*** Opening Provided records ***
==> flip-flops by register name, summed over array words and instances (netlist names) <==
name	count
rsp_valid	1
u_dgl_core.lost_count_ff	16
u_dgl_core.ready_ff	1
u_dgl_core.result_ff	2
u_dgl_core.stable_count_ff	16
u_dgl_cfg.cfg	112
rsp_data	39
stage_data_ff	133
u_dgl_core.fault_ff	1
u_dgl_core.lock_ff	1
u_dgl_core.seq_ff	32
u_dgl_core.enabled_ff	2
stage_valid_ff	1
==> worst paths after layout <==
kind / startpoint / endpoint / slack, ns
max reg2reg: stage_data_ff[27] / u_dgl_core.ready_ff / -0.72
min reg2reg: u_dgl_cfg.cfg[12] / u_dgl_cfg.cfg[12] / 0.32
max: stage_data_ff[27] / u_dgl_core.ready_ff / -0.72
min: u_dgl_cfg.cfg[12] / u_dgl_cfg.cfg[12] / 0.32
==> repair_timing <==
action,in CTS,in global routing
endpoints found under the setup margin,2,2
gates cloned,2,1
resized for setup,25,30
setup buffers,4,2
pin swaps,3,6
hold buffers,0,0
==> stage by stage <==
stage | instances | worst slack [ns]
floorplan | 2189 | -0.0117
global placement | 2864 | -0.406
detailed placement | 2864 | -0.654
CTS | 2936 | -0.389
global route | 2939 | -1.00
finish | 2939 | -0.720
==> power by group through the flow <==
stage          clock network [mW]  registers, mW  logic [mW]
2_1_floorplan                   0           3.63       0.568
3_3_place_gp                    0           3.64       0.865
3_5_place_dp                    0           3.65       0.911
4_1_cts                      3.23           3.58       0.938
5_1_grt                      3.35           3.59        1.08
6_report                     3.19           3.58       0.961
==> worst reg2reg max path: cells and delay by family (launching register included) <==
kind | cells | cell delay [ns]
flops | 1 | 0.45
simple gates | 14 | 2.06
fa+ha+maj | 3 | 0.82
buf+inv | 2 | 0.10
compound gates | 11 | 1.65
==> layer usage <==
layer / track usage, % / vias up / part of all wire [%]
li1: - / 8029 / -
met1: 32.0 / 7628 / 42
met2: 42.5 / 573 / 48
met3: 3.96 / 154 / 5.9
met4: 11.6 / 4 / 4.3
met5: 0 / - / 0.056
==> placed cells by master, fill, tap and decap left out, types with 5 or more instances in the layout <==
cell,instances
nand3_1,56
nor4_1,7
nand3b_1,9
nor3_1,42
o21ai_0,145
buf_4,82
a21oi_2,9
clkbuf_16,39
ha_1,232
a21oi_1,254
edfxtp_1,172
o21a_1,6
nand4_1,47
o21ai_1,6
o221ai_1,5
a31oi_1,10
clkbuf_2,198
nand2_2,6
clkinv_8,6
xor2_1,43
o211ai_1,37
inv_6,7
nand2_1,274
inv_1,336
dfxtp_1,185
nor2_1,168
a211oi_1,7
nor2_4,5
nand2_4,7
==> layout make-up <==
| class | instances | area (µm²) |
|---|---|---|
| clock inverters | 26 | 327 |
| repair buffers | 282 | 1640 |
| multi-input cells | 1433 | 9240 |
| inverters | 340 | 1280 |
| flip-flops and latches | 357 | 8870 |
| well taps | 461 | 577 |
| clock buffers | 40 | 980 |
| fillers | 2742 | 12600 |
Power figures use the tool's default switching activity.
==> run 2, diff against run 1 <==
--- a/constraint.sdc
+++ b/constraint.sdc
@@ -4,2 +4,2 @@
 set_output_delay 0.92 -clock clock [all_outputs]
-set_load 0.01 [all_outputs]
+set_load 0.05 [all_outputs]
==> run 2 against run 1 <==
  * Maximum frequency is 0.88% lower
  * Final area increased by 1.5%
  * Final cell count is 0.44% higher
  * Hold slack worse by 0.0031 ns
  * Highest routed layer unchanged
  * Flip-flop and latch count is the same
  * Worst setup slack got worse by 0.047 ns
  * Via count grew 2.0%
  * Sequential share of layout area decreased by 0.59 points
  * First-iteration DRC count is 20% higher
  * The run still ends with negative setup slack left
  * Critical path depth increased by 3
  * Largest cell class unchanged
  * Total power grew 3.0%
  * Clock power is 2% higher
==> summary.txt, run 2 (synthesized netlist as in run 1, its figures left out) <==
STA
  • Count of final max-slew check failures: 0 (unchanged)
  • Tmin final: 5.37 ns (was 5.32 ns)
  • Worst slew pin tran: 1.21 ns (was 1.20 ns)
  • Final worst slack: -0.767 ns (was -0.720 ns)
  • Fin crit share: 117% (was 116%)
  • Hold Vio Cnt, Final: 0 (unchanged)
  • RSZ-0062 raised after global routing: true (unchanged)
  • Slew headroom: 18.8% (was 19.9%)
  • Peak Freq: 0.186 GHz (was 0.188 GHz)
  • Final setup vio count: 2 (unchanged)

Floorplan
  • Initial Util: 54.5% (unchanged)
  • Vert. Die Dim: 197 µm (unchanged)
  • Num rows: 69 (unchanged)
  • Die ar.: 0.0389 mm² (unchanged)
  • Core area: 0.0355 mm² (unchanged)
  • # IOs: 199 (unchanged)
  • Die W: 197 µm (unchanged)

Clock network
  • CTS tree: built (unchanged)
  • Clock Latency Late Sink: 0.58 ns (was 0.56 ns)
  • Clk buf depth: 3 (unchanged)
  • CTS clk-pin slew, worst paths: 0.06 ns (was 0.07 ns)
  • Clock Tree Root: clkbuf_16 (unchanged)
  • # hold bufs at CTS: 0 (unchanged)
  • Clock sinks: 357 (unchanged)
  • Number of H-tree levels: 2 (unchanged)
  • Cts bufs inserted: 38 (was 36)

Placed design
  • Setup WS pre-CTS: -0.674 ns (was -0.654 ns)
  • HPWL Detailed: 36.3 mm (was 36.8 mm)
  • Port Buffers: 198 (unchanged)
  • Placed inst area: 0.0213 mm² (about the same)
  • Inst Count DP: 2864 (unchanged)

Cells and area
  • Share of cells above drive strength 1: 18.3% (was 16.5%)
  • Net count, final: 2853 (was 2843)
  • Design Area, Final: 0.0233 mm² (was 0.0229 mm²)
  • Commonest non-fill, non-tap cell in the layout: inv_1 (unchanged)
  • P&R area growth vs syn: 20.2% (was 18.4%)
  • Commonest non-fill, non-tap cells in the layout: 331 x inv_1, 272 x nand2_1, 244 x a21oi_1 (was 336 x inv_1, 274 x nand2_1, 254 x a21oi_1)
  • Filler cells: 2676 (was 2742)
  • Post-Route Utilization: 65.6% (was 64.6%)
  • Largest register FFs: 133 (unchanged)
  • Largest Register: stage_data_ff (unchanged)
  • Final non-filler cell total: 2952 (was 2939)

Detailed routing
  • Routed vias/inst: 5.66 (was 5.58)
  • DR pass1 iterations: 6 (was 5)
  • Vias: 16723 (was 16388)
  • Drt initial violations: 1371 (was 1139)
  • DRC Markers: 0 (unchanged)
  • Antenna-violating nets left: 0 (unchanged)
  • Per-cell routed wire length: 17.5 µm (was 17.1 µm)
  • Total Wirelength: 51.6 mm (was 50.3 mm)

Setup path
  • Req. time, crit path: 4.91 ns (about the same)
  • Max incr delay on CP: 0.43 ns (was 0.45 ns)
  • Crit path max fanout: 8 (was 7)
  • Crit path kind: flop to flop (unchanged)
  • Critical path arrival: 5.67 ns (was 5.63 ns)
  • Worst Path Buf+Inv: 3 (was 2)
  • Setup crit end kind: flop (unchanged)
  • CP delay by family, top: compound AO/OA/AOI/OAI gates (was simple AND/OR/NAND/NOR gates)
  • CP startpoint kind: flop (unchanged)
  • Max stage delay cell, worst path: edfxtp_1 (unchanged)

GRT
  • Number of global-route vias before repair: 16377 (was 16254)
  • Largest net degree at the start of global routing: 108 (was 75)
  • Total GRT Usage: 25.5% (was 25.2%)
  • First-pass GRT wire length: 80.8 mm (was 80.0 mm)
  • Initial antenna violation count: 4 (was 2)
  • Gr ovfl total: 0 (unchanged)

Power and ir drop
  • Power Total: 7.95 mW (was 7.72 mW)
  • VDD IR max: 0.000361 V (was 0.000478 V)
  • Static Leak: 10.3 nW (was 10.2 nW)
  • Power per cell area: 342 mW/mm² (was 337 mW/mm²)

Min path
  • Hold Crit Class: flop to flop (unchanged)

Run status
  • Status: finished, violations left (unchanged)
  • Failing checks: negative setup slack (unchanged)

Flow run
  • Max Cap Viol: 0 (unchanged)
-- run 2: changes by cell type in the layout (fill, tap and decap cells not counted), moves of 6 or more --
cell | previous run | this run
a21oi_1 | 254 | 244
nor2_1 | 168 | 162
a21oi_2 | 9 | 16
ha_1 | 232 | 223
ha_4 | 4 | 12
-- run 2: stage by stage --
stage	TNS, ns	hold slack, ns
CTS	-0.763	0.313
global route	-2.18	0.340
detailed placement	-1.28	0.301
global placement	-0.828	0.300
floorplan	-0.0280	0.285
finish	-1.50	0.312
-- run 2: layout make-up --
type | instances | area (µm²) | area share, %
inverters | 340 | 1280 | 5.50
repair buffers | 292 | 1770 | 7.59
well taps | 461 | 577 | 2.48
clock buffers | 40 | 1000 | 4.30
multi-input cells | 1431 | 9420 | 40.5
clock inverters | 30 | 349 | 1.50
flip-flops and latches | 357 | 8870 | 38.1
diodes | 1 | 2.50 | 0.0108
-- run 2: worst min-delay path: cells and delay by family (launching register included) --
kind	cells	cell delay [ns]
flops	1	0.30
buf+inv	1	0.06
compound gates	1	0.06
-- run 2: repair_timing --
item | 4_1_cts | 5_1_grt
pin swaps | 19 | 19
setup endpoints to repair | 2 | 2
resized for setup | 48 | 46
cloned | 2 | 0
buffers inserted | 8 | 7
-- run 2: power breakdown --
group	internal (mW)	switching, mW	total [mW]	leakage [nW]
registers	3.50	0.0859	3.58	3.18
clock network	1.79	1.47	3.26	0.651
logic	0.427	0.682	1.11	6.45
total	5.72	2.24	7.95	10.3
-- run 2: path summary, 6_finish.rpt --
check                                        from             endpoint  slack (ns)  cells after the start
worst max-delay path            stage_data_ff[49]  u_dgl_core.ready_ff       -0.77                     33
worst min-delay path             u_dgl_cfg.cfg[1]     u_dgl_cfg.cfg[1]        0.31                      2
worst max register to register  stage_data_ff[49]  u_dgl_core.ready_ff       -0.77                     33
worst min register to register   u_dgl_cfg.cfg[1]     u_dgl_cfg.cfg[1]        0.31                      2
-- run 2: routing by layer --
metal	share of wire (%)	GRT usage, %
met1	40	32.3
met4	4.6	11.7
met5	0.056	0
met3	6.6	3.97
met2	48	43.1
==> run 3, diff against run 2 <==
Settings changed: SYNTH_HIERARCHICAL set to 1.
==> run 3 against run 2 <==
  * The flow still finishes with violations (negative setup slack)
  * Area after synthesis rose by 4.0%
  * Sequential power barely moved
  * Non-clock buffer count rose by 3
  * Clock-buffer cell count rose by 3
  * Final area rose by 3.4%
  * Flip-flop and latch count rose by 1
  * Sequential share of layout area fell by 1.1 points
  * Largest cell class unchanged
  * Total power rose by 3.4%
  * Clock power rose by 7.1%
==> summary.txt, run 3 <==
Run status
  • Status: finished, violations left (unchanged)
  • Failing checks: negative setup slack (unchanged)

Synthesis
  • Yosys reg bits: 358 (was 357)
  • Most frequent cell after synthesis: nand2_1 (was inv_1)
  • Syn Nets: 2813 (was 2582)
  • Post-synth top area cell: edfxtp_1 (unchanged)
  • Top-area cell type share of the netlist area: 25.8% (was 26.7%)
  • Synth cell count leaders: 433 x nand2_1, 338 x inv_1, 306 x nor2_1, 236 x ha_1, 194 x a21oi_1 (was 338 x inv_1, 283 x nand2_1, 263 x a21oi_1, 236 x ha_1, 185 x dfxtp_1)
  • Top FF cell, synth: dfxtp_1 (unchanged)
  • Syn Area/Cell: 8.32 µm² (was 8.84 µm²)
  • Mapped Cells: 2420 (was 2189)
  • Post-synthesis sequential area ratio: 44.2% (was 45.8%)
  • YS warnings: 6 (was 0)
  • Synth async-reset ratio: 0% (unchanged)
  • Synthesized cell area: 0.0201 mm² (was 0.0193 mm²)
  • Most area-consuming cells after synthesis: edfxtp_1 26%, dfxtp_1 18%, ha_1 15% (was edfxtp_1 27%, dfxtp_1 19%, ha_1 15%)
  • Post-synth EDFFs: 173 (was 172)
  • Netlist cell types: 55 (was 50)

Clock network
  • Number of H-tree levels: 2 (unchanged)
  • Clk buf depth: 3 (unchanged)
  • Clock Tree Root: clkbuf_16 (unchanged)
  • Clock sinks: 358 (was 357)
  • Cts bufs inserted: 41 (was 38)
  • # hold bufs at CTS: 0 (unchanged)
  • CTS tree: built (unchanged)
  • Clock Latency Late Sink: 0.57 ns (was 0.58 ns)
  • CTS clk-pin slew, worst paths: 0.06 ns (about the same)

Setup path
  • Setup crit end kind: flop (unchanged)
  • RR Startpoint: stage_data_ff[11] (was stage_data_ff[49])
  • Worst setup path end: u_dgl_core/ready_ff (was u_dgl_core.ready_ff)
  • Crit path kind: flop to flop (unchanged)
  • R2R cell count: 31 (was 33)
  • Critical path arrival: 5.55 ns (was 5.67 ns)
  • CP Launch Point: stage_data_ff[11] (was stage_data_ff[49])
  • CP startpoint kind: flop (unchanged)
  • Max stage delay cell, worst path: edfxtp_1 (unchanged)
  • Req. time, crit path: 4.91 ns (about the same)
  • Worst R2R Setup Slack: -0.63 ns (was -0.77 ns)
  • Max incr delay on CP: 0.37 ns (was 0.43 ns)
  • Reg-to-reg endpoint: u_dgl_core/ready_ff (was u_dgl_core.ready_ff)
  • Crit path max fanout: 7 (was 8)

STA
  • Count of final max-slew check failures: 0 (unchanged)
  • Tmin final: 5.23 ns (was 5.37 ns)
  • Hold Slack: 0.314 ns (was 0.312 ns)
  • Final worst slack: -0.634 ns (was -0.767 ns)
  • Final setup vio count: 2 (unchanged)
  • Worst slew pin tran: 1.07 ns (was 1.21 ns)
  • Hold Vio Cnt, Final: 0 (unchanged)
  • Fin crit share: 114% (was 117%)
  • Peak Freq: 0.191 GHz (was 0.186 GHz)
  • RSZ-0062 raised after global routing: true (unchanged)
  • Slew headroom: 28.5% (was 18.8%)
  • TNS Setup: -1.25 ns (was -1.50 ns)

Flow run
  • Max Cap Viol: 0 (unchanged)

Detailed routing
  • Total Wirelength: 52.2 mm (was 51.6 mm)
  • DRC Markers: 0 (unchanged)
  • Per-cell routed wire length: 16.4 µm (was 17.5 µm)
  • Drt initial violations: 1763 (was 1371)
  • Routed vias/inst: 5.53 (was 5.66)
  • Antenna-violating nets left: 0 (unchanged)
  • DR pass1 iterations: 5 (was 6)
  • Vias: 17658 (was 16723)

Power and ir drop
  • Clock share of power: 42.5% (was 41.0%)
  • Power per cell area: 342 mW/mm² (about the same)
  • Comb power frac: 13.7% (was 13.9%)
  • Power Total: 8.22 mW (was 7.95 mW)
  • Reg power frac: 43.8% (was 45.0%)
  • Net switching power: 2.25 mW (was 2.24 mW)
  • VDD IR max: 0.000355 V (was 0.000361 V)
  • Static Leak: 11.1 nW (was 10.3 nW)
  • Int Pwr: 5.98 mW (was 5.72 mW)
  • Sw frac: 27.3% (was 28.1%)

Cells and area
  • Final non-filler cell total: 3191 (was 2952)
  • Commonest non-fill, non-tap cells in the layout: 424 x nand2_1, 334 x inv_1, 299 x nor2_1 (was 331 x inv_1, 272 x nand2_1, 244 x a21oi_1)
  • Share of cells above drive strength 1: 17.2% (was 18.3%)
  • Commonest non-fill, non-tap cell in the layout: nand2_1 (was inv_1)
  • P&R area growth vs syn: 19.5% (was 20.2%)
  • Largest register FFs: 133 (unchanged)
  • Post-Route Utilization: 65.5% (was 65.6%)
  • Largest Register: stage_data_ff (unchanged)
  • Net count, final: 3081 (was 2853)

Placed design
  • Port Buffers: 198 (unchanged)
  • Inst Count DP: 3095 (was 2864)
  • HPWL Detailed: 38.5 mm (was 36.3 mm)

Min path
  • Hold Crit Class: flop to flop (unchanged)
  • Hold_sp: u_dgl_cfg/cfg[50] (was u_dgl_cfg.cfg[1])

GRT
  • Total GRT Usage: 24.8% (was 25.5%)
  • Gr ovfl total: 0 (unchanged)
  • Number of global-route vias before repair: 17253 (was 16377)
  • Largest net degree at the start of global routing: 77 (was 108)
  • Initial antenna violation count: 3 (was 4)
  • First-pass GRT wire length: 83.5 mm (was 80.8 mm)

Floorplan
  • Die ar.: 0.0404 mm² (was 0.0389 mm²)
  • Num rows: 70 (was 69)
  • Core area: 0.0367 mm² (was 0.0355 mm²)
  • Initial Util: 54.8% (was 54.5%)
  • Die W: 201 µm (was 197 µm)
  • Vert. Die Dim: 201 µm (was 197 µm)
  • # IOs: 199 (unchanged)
**config.mk**
```make
export PLATFORM = sky130hd
export DESIGN_NAME = slc_ctrl
export DESIGN_NICKNAME = d
export VERILOG_FILES = /design/src/sv/slc_pkg.sv /design/src/sv/slc_ctrl.sv
export SDC_FILE = /design/constraint.sdc
export NUM_CORES = 1
export LEC_CHECK = 0
export BUFFER_PORTS_ARGS = -buffer_cell sky130_fd_sc_hd__buf_4
export CORE_AREA = 2 2 39 41
export DETAILED_ROUTE_END_ITERATION = 8
export DIE_AREA = 0 0 41 43
export PLACE_DENSITY = 0.38
export RECOVER_POWER = 25
export SYNTH_ARGS = -nofsm -noshare
export SYNTH_HDL_FRONTEND = slang
export SYNTH_SLANG_ARGS = --single-unit
```
**constraint.sdc**
```tcl
create_clock -name clk -period 1.84 [get_ports clk]
set_clock_uncertainty 0.15 [all_clocks]
set_input_delay 0.184 -clock clk [delete_from_list [all_inputs] [get_ports clk]]
set_output_delay 0.184 -clock clk [all_outputs]
set_load 0.02 [all_outputs]
```
--- src/rtl/fdma_datapath.sv ---
// Datapath of the fall detector: squarer, bit-serial square root, magnitude
// ring with running sum, threshold registers and the detector state.
// Uses fdma_pkg; driven by fdma_ctrl commands.
module fdma_datapath (
    input  logic                                clk,
    input  logic                                rst_n,
    input  fdma_pkg::fdma_cmd_t                 cmd,
    input  logic signed [fdma_pkg::ACCEL_W-1:0] accel_x,
    input  logic signed [fdma_pkg::ACCEL_W-1:0] accel_y,
    input  logic signed [fdma_pkg::ACCEL_W-1:0] accel_z,
    input  logic                                interval_elapsed,
    input  logic                                cfg_write_en,
    input  logic [fdma_pkg::CFG_INDEX_W-1:0]    cfg_index,
    input  logic [fdma_pkg::THRESH_W-1:0]       cfg_data,
    output logic [fdma_pkg::STATE_W-1:0]        detector_state,
    output logic [fdma_pkg::MAG_W-1:0]          average_magnitude
);
    import fdma_pkg::*;

    localparam logic [PTR_W-1:0] PTR_LAST = PTR_W'(WINDOW_LEN - 1);

    logic signed [ACCEL_W-1:0] ax_reg, ay_reg, az_reg;
    logic                      elapsed_reg;
    logic signed [ACCEL_W-1:0] operand;
    logic signed [SQ_W-1:0]    product;
    logic [SQ_W-1:0]           product_reg;
    logic [SQ_W-1:0]           acc_reg;
    logic [SQ_W-1:0]           val_reg;
    logic [REM_W-1:0]          rem_reg;
    logic [MAG_W-1:0]          root_reg;
    logic [REM_W+1:0]          rem_shift;
    logic [REM_W+1:0]          trial;
    logic [REM_W+1:0]          rem_diff;

    logic [MAG_W-1:0]          ring_reg [WINDOW_LEN];
    logic [PTR_W-1:0]          ptr_reg;
    logic [SUM_W-1:0]          sum_reg;
    logic [SUM_W-1:0]          sum_next;
    logic [STATE_W-1:0]        mode_reg;
    logic [STATE_W-1:0]        mode_next;
    logic [THRESH_W-1:0]       low_thr_reg;
    logic [THRESH_W-1:0]       high_thr_reg;
    logic [MAG_W-1:0]          avg;
    logic [STATE_W-1:0]        out_state_reg;
    logic [MAG_W-1:0]          out_avg_reg;

    always_comb
    begin
        case (cmd.axis_sel)
            AXIS_X:  operand = ax_reg;
            AXIS_Y:  operand = ay_reg;
            AXIS_Z:  operand = az_reg;
            default: operand = az_reg;
        endcase
    end

    assign product   = operand * operand;
    assign rem_shift = {rem_reg, val_reg[SQ_W-1 -: 2]};
    assign trial     = {1'b0, root_reg, 2'b01};
    assign rem_diff  = rem_shift - trial;

    assign sum_next = sum_reg - SUM_W'(ring_reg[ptr_reg]) + SUM_W'(root_reg);
    assign avg      = MAG_W'(sum_reg >> WIN_LOG2);

    // The rules apply in order, so one sample may pass through several states.
    always_comb
    begin
        logic [STATE_W-1:0] m;
        m = mode_reg;
        if (m == MODE_IDLE && avg < low_thr_reg)
        begin
            m = MODE_PRE_FALL;
        end
        if (m == MODE_PRE_FALL)
        begin
            if (avg > high_thr_reg)
            begin
                m = MODE_FALL;
            end
            else if (elapsed_reg)
            begin
                m = MODE_IDLE;
            end
        end
        if (m == MODE_FALL && elapsed_reg)
        begin
            m = MODE_IDLE;
        end
        mode_next = m;
    end

    always_ff @(posedge clk)
    begin
        if (cmd.load)
        begin
            ax_reg      <= accel_x;
            ay_reg      <= accel_y;
            az_reg      <= accel_z;
            elapsed_reg <= interval_elapsed;
            acc_reg     <= '0;
        end
        else if (cmd.acc_en)
        begin
            acc_reg <= acc_reg + product_reg;
        end
        if (cmd.mul_en)
        begin
            product_reg <= product;
        end
        if (cmd.root_init)
        begin
            val_reg  <= acc_reg;
            rem_reg  <= '0;
            root_reg <= '0;
        end
        else if (cmd.root_step)
        begin
            val_reg <= {val_reg[SQ_W-3:0], 2'b00};
            if (rem_shift >= trial)
            begin
                rem_reg  <= rem_diff[REM_W-1:0];
                root_reg <= {root_reg[MAG_W-2:0], 1'b1};
            end
            else
            begin
                rem_reg  <= rem_shift[REM_W-1:0];
                root_reg <= {root_reg[MAG_W-2:0], 1'b0};
            end
        end
        if (cmd.finish)
        begin
            out_state_reg <= mode_next;
            out_avg_reg   <= avg;
        end
    end

    always_ff @(posedge clk or negedge rst_n)
    begin
        if (!rst_n)
        begin
            for (int i = 0; i < WINDOW_LEN; i++)
            begin
                ring_reg[i] <= '0;
            end
            ptr_reg      <= '0;
            sum_reg      <= '0;
            mode_reg     <= MODE_IDLE;
            low_thr_reg  <= THRESH_W'(2048);
            high_thr_reg <= THRESH_W'(10240);
        end
        else
        begin
            if (cmd.update)
            begin
                ring_reg[ptr_reg] <= root_reg;
                sum_reg           <= sum_next;
                ptr_reg           <= (ptr_reg == PTR_LAST) ? '0 : ptr_reg + 1'b1;
            end
            if (cmd.finish)
            begin
                mode_reg <= mode_next;
            end
            if (cfg_write_en)
            begin
                case (cfg_index)
                    REG_LOW_THRESHOLD:  low_thr_reg  <= cfg_data;
                    REG_HIGH_THRESHOLD: high_thr_reg <= cfg_data;
                    default:            ;
                endcase
            end
        end
    end

    assign detector_state    = out_state_reg;
    assign average_magnitude = out_avg_reg;

endmodule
*** Closing Provided records ***
§ **Work item**
Copy exactly the lines from the top of the entries through the line with "max reg2reg: stage_data_ff[27]" in it, please, keeping both ends and adding nothing.

§ **Response**
==> flip-flops by register name, summed over array words and instances (netlist names) <==
name	count
rsp_valid	1
u_dgl_core.lost_count_ff	16
u_dgl_core.ready_ff	1
u_dgl_core.result_ff	2
u_dgl_core.stable_count_ff	16
u_dgl_cfg.cfg	112
rsp_data	39
stage_data_ff	133
u_dgl_core.fault_ff	1
u_dgl_core.lock_ff	1
u_dgl_core.seq_ff	32
u_dgl_core.enabled_ff	2
stage_valid_ff	1
==> worst paths after layout <==
kind / startpoint / endpoint / slack, ns
max reg2reg: stage_data_ff[27] / u_dgl_core.ready_ff / -0.72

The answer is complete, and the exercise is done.